WORK TO COMPLETE: Return the records exactly, from the first line through the "localparam logic [2:0] MODE_SMI" line.
== LISTED ENTRIES ==
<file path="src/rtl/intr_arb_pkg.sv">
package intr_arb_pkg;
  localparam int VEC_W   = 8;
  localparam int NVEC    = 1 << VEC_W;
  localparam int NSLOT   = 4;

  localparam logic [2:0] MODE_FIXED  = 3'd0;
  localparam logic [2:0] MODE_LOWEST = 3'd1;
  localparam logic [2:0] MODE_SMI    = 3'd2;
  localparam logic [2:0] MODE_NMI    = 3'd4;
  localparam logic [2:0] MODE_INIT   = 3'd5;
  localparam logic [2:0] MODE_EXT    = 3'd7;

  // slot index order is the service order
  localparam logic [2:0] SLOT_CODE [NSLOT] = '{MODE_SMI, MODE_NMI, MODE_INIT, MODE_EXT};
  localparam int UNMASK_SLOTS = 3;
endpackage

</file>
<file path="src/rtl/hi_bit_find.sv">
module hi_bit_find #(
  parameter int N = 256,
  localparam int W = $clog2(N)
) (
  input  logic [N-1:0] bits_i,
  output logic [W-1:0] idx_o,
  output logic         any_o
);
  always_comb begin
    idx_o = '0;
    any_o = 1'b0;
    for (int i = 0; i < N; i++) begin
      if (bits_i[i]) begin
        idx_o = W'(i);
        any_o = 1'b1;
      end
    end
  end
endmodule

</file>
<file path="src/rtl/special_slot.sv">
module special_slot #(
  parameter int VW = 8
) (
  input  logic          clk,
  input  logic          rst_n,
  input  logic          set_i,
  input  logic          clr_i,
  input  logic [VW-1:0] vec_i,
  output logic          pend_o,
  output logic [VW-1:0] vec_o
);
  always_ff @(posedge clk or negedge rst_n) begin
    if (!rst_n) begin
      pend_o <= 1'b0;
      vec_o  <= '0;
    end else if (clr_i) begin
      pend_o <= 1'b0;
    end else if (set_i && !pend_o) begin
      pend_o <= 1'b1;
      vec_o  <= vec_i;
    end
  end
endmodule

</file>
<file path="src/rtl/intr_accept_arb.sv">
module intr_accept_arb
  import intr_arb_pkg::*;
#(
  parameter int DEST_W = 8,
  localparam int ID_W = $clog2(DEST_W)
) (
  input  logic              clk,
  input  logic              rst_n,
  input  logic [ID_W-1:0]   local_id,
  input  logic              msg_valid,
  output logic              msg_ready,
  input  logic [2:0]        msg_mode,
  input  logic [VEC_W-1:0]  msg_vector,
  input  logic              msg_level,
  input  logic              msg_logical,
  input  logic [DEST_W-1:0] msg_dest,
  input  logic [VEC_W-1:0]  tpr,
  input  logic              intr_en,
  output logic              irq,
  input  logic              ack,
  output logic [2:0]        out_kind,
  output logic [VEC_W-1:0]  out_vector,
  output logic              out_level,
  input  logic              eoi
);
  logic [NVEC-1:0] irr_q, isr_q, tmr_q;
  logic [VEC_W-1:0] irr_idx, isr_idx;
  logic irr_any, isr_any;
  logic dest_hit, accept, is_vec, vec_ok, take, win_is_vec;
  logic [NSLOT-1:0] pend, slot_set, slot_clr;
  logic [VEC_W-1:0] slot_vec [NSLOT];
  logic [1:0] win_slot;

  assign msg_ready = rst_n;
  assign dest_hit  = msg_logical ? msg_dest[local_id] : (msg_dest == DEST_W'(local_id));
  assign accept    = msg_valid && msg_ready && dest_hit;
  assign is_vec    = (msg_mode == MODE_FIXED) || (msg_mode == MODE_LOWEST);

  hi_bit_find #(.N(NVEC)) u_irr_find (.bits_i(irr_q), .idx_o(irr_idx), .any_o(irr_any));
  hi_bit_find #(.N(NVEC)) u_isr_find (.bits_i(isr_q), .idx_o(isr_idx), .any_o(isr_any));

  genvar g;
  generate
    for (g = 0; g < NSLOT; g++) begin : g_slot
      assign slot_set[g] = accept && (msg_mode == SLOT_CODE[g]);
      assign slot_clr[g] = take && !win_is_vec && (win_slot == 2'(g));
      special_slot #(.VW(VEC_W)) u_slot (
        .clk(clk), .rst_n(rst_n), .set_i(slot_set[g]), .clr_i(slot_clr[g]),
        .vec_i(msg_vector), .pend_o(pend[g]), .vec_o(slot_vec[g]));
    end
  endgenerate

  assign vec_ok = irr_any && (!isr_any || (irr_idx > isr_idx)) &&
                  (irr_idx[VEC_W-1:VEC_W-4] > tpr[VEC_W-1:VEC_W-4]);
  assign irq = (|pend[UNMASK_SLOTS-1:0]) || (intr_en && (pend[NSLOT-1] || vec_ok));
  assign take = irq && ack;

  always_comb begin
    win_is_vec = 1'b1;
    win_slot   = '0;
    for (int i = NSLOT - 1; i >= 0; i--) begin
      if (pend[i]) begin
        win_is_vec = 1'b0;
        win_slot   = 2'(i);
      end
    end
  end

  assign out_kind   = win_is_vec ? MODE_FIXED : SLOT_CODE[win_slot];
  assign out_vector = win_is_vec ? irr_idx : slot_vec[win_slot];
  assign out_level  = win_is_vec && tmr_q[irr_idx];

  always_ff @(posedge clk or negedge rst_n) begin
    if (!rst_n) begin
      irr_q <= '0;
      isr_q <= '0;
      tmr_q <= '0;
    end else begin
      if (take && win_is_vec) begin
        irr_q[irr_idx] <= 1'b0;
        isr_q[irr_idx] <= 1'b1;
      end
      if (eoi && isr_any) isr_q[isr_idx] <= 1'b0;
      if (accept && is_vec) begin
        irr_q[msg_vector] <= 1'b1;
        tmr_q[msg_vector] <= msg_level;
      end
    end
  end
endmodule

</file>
===
THE COMPLETED TASK:
<file path="src/rtl/intr_arb_pkg.sv">
package intr_arb_pkg;
  localparam int VEC_W   = 8;
  localparam int NVEC    = 1 << VEC_W;
  localparam int NSLOT   = 4;

  localparam logic [2:0] MODE_FIXED  = 3'd0;
  localparam logic [2:0] MODE_LOWEST = 3'd1;
  localparam logic [2:0] MODE_SMI    = 3'd2;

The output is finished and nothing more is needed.